About this task:
How many lines within the records include the word "switching"? Only that number should be given.

Task inputs Block Start

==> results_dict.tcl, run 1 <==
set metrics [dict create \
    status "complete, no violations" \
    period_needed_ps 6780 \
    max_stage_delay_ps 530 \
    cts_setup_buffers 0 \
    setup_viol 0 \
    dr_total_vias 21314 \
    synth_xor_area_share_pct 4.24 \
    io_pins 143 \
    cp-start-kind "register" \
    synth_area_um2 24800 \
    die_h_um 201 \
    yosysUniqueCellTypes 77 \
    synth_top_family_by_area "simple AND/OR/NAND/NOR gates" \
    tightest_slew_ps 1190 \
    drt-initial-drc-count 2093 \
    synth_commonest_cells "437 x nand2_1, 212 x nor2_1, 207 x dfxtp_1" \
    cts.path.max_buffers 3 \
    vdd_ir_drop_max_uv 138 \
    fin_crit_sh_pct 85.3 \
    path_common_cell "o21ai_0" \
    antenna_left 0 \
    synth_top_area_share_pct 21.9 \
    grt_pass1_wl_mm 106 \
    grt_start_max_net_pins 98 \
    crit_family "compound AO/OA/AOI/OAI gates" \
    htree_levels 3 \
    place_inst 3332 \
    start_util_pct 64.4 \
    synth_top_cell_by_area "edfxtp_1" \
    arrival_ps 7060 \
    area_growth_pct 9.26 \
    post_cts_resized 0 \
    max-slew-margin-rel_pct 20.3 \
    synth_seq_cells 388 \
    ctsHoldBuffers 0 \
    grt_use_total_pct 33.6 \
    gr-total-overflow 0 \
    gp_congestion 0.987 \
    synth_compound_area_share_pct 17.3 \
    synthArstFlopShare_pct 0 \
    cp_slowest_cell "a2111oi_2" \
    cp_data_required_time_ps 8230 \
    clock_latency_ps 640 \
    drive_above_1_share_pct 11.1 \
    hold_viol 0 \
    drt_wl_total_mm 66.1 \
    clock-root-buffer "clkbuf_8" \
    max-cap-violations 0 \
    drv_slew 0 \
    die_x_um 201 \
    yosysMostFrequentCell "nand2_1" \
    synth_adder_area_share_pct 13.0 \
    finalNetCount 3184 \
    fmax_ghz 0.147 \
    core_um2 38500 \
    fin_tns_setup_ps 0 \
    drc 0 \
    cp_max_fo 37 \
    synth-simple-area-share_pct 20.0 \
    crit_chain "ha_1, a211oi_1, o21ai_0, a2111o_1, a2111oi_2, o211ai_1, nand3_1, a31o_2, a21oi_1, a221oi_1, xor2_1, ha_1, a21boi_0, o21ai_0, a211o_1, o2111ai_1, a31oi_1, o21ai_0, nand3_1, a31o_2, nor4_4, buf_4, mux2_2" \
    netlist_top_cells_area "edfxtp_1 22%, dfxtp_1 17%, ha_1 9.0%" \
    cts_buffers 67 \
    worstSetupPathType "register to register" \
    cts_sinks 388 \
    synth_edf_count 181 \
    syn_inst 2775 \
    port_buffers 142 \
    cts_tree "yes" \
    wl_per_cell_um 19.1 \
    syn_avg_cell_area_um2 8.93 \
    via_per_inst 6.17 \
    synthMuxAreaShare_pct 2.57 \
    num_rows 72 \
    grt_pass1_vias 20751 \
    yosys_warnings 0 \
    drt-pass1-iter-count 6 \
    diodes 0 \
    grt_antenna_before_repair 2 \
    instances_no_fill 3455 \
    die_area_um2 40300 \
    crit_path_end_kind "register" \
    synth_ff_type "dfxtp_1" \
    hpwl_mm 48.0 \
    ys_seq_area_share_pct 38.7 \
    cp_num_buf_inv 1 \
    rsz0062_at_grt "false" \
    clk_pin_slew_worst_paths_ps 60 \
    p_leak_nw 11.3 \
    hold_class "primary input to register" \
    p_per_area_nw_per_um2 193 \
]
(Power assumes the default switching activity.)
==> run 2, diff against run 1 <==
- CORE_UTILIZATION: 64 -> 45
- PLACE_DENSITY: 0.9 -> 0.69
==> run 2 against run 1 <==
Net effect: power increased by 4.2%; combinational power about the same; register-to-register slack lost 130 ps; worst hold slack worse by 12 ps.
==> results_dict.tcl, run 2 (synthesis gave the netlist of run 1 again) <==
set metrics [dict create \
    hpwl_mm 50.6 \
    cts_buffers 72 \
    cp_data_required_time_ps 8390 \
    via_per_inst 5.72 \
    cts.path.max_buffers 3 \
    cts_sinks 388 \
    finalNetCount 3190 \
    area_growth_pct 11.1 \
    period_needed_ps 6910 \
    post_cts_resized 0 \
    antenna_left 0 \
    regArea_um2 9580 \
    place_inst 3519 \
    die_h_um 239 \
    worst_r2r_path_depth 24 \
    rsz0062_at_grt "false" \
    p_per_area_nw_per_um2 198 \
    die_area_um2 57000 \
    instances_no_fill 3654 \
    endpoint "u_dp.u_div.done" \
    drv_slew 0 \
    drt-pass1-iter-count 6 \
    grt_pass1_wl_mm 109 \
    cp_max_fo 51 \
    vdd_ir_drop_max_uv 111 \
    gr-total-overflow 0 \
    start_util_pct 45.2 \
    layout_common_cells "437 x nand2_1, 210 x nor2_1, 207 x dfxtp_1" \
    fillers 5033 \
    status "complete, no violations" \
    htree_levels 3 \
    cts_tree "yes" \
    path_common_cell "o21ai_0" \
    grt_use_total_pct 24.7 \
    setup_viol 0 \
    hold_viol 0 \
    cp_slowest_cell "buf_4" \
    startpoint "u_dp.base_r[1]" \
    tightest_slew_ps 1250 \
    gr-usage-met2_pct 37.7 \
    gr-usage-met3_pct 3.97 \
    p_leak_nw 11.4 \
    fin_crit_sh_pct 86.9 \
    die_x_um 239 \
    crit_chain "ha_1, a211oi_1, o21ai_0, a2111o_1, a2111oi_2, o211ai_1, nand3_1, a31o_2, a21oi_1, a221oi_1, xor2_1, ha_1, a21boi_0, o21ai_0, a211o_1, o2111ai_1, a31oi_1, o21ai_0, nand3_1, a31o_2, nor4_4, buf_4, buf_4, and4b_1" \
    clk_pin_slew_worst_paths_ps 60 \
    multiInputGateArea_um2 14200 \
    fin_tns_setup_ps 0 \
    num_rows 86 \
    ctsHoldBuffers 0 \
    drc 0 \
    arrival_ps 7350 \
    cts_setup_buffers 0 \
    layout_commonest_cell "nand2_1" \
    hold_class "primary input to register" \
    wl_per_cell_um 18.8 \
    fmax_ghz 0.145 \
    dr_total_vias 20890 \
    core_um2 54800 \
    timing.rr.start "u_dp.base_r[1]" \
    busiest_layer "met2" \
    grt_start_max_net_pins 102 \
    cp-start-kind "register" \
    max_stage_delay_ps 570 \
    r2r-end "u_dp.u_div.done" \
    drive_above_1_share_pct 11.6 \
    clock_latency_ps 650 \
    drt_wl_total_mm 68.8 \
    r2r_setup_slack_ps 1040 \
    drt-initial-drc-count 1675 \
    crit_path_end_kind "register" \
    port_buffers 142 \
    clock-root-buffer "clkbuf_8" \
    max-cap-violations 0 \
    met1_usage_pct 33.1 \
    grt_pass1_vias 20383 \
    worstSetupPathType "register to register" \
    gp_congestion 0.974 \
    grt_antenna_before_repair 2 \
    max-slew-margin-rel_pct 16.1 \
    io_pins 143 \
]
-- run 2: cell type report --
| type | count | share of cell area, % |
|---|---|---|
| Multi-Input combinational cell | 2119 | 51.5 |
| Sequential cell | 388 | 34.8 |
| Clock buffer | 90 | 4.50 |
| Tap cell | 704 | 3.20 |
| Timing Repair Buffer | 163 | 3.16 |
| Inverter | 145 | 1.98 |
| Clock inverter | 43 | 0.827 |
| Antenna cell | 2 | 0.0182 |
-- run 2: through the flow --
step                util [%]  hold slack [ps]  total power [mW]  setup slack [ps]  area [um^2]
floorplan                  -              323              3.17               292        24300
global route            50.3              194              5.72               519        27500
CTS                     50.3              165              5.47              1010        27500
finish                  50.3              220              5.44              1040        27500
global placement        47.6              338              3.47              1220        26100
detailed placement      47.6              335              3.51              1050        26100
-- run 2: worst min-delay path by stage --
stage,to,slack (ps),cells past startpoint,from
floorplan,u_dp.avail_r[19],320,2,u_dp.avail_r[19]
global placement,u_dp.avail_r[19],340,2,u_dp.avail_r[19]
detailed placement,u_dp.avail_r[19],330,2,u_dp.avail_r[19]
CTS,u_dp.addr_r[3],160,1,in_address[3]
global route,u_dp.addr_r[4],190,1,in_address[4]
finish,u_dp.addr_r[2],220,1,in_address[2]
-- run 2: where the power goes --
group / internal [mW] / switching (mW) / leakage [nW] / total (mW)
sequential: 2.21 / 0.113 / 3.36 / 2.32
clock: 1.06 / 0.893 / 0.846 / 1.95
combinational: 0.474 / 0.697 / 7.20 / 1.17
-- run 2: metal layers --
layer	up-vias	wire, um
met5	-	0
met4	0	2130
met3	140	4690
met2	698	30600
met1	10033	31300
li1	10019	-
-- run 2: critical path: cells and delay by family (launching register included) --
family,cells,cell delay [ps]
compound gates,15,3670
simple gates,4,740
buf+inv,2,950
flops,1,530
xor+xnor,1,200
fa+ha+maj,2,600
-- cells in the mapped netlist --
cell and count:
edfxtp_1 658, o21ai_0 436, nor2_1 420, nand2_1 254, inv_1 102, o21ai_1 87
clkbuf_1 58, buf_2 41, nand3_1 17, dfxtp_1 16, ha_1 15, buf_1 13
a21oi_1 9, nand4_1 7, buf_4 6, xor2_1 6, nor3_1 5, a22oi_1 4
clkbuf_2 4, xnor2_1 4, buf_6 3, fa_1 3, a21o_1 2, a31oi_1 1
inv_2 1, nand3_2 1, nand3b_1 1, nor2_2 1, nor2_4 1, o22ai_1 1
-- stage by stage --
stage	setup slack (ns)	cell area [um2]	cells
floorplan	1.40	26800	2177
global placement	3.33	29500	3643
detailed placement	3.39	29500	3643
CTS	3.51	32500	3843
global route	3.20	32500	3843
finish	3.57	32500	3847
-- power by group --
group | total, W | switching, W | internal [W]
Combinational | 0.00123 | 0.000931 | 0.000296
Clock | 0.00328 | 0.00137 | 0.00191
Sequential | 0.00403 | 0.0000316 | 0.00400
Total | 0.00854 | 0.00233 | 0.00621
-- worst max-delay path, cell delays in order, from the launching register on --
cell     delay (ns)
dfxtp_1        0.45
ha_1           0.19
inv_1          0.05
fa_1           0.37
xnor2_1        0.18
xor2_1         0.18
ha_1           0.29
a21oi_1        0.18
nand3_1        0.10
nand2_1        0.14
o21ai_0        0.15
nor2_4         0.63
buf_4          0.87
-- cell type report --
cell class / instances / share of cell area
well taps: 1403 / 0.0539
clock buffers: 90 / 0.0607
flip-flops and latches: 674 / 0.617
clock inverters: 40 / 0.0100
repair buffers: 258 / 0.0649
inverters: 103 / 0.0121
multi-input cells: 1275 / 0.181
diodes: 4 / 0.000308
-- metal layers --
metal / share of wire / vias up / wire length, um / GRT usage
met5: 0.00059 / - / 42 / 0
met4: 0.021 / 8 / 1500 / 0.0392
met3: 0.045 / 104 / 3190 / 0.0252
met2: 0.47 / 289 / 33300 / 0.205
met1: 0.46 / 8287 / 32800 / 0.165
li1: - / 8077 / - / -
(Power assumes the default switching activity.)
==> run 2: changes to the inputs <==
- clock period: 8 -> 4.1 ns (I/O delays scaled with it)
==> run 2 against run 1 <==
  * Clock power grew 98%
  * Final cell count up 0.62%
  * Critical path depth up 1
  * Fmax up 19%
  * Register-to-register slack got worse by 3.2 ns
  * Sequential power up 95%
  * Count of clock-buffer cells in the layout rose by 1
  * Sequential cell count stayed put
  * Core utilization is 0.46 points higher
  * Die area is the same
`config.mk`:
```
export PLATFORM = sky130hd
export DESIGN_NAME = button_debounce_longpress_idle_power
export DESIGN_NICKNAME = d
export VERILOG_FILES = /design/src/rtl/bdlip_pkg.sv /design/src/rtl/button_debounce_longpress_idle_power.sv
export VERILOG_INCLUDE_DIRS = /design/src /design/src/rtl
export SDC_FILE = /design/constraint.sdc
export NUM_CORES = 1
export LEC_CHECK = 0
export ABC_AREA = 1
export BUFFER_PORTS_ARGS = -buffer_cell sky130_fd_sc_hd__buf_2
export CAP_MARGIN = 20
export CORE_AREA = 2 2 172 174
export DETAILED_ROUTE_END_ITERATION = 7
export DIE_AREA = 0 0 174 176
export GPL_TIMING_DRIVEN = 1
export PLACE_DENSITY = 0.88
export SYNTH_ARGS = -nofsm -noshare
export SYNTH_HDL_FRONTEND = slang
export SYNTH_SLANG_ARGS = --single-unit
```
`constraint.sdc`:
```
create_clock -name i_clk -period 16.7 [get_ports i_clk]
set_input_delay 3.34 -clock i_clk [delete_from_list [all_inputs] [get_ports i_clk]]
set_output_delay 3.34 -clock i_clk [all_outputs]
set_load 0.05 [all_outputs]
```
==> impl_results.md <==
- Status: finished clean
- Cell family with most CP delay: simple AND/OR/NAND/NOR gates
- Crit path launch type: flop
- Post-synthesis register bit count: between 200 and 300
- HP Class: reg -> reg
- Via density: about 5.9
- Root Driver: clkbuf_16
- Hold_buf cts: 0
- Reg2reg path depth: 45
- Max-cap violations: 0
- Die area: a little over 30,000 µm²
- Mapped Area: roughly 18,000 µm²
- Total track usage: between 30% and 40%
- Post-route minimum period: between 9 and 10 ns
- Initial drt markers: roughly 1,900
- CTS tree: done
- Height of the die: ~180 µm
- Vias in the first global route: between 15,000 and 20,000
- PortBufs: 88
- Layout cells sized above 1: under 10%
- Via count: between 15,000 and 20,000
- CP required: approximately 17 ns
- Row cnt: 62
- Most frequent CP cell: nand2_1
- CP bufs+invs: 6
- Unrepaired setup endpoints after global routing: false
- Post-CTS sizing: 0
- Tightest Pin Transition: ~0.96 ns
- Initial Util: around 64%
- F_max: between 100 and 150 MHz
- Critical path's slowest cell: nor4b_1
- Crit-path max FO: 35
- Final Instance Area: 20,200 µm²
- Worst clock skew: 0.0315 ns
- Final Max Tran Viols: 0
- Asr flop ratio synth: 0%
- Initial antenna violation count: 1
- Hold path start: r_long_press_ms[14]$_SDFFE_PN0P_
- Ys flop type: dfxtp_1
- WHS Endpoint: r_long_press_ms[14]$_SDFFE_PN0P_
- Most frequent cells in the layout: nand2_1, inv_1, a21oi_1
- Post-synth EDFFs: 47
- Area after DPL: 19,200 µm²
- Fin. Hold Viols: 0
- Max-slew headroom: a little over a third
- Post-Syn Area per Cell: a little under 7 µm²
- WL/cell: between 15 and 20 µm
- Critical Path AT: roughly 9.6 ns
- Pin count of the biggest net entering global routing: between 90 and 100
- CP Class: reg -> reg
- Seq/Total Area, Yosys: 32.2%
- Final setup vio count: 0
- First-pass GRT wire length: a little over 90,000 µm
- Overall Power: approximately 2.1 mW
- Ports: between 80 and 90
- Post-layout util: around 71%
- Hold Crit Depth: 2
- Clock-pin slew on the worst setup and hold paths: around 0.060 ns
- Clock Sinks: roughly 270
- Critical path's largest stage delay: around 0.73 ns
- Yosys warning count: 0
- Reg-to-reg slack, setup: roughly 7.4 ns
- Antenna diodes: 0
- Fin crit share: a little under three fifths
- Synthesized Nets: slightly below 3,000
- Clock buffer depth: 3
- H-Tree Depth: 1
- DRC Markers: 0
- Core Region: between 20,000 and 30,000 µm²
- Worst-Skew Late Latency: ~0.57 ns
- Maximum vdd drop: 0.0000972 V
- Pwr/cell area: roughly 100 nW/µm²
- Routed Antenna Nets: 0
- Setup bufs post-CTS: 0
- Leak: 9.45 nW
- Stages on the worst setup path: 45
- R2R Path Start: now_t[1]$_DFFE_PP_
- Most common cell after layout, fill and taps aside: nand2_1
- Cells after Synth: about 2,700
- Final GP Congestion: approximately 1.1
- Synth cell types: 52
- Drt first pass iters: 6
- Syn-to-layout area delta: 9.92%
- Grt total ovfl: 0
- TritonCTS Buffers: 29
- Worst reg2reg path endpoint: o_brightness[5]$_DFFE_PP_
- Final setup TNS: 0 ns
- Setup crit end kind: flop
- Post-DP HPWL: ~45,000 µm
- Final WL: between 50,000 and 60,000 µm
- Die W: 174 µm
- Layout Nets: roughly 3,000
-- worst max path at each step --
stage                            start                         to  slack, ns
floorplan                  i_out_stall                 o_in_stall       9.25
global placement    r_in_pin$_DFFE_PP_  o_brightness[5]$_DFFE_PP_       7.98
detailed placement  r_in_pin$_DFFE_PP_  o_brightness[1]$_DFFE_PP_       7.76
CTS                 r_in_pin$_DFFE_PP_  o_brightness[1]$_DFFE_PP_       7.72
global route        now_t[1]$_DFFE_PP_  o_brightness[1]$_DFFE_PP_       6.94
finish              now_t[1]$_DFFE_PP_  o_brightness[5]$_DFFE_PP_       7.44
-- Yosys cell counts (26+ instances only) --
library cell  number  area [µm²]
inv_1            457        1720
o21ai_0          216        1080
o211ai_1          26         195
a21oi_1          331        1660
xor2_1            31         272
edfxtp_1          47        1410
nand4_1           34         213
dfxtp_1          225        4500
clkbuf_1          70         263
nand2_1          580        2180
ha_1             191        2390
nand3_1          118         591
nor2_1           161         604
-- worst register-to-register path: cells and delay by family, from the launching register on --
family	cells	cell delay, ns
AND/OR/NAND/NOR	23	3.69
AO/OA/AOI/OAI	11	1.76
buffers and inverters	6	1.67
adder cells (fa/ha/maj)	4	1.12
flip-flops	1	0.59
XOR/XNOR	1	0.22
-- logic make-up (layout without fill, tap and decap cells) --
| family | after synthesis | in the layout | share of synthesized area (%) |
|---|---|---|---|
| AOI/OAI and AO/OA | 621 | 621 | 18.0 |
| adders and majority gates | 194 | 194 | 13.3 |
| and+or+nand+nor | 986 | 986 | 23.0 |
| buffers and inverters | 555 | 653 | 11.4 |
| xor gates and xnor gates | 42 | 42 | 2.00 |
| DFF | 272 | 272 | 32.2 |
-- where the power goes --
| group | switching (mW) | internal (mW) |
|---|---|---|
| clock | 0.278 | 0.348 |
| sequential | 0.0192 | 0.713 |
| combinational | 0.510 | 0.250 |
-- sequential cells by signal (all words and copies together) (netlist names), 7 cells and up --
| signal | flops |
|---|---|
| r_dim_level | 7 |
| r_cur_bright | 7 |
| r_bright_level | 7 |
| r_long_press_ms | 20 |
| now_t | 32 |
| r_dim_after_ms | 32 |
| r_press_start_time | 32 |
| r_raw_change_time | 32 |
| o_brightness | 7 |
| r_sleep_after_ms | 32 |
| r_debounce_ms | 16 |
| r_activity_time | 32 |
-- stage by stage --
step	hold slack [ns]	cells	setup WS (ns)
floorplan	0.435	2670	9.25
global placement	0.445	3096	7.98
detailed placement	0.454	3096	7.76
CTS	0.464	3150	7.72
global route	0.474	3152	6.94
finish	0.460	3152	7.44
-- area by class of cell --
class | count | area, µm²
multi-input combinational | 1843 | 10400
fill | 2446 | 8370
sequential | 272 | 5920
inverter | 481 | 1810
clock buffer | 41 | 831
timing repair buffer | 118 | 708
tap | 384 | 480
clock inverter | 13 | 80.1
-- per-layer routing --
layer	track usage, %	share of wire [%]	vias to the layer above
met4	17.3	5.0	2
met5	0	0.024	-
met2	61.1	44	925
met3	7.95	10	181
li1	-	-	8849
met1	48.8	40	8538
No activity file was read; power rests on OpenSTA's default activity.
==> src/chp_pkg.sv <==
// Shared types and codes for the cookie header parser.
// Used by the front, queue, back and top-level files; no dependencies.
package chp_pkg;

  // Default saturation limit of the byte offset.
  localparam longint unsigned MAX_LEN_DEF = 64'd65535;

  // Default depth of the queue between the front and the back.
  localparam int unsigned QUEUE_DEPTH_DEF = 2;

  // Width of the reported error offset.
  localparam int unsigned OFF_W = 16;

  // Status codes.
  localparam logic [2:0] ST_OK             = 3'd0;
  localparam logic [2:0] ST_EMPTY_NAME     = 3'd1;
  localparam logic [2:0] ST_INVALID_NAME   = 3'd2;
  localparam logic [2:0] ST_INVALID_SYNTAX = 3'd3;
  localparam logic [2:0] ST_INVALID_VALUE  = 3'd4;

  // Byte role codes.
  localparam logic [1:0] ROLE_OTHER = 2'd0;
  localparam logic [1:0] ROLE_NAME  = 2'd1;
  localparam logic [1:0] ROLE_VALUE = 2'd2;

  // One input request.
  typedef struct packed {
    logic [7:0] data_byte;
    logic       has_byte;
    logic       last;
  } in_item_t;

  // One result request.
  typedef struct packed {
    logic [1:0]       byte_role;
    logic             pair_end;
    logic             pair_quoted;
    logic             done_res;
    logic [2:0]       status;
    logic [OFF_W-1:0] error_offset;
  } out_item_t;

  // A classified byte as it travels from the front to the back.
  typedef struct packed {
    logic has_byte;
    logic last;
    logic ows;
    logic tchar;
    logic octet;
    logic eq;
    logic quote;
    logic semi;
  } cls_item_t;

  // Queue status seen by the front and the back.
  typedef struct packed {
    logic not_empty;
    logic full;
  } q_stat_t;

endpackage

==> src/chp_front.sv <==
// Front part of the cookie header parser: accepts input requests and
// classifies each byte into the character classes of the grammar.
// Depends on chp_pkg.
module chp_front (
  input  logic               in_valid,
  output logic               in_stall,
  input  chp_pkg::in_item_t  in_data,
  input  chp_pkg::q_stat_t   q_stat,
  output logic               q_push,
  output chp_pkg::cls_item_t q_wdata
);
  import chp_pkg::*;

  localparam logic [7:0] CH_TAB   = 8'h09;
  localparam logic [7:0] CH_SPACE = 8'h20;
  localparam logic [7:0] CH_QUOTE = 8'h22;
  localparam logic [7:0] CH_SEMI  = 8'h3b;
  localparam logic [7:0] CH_EQ    = 8'h3d;

  // RFC token character test.
  function automatic logic is_tchar(logic [7:0] c);
    logic alnum;
    logic punct;
    alnum = (c >= 8'h30 && c <= 8'h39) || (c >= 8'h41 && c <= 8'h5a) ||
            (c >= 8'h61 && c <= 8'h7a);
    punct = (c == 8'h21) || (c == 8'h23) || (c == 8'h24) || (c == 8'h25) ||
            (c == 8'h26) || (c == 8'h27) || (c == 8'h2a) || (c == 8'h2b) ||
            (c == 8'h2d) || (c == 8'h2e) || (c == 8'h5e) || (c == 8'h5f) ||
            (c == 8'h60) || (c == 8'h7c) || (c == 8'h7e);
    return alnum || punct;
  endfunction

  // Cookie-octet test.
  function automatic logic is_octet(logic [7:0] c);
    return (c == 8'h21) || (c >= 8'h23 && c <= 8'h2b) || (c >= 8'h2d && c <= 8'h3a) ||
           (c >= 8'h3c && c <= 8'h5b) || (c >= 8'h5d && c <= 8'h7e);
  endfunction

  // The front takes a request whenever the queue has room.
  assign in_stall = q_stat.full;
  assign q_push   = in_valid && !q_stat.full;

  // Classify the byte.
  always_comb begin
    q_wdata.has_byte = in_data.has_byte;
    q_wdata.last     = in_data.last;
    q_wdata.ows      = (in_data.data_byte == CH_SPACE) || (in_data.data_byte == CH_TAB);
    q_wdata.tchar    = is_tchar(in_data.data_byte);
    q_wdata.octet    = is_octet(in_data.data_byte);
    q_wdata.eq       = (in_data.data_byte == CH_EQ);
    q_wdata.quote    = (in_data.data_byte == CH_QUOTE);
    q_wdata.semi     = (in_data.data_byte == CH_SEMI);
  end

endmodule

==> src/chp_queue.sv <==
// Short queue of classified bytes between the front and the back.
// Depends on chp_pkg.
module chp_queue #(
  parameter int unsigned DEPTH = chp_pkg::QUEUE_DEPTH_DEF
) (
  input  logic               clk,
  input  logic               rst_n,
  input  logic               push,
  input  chp_pkg::cls_item_t wdata,
  input  logic               pop,
  output chp_pkg::cls_item_t rdata,
  output chp_pkg::q_stat_t   stat
);
  import chp_pkg::*;

  localparam int unsigned PTR_W = (DEPTH > 1) ? $clog2(DEPTH) : 1;
  localparam int unsigned CNT_W = $clog2(DEPTH + 1);

  cls_item_t        entry_r [DEPTH];
  logic [PTR_W-1:0] wr_ptr_r, wr_ptr_nxt;
  logic [PTR_W-1:0] rd_ptr_r, rd_ptr_nxt;
  logic [CNT_W-1:0] count_r, count_nxt;

  // Pointer and fill count update.
  always_comb begin
    wr_ptr_nxt = wr_ptr_r;
    rd_ptr_nxt = rd_ptr_r;
    count_nxt  = count_r;
    if (push) begin
      wr_ptr_nxt = (wr_ptr_r == PTR_W'(DEPTH - 1)) ? '0 : wr_ptr_r + 1'b1;
    end
    if (pop) begin
      rd_ptr_nxt = (rd_ptr_r == PTR_W'(DEPTH - 1)) ? '0 : rd_ptr_r + 1'b1;
    end
    if (push && !pop) begin
      count_nxt = count_r + 1'b1;
    end else if (pop && !push) begin
      count_nxt = count_r - 1'b1;
    end
  end

  always_ff @(posedge clk) begin
    if (!rst_n) begin
      wr_ptr_r <= '0;
      rd_ptr_r <= '0;
      count_r  <= '0;
    end else begin
      wr_ptr_r <= wr_ptr_nxt;
      rd_ptr_r <= rd_ptr_nxt;
      count_r  <= count_nxt;
    end
  end

  // Entry storage needs no reset.
  always_ff @(posedge clk) begin
    if (push) begin
      entry_r[wr_ptr_r] <= wdata;
    end
  end

  assign rdata          = entry_r[rd_ptr_r];
  assign stat.not_empty = (count_r != '0);
  assign stat.full      = (count_r == CNT_W'(DEPTH));

endmodule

Task inputs Block End

Problem solution:
5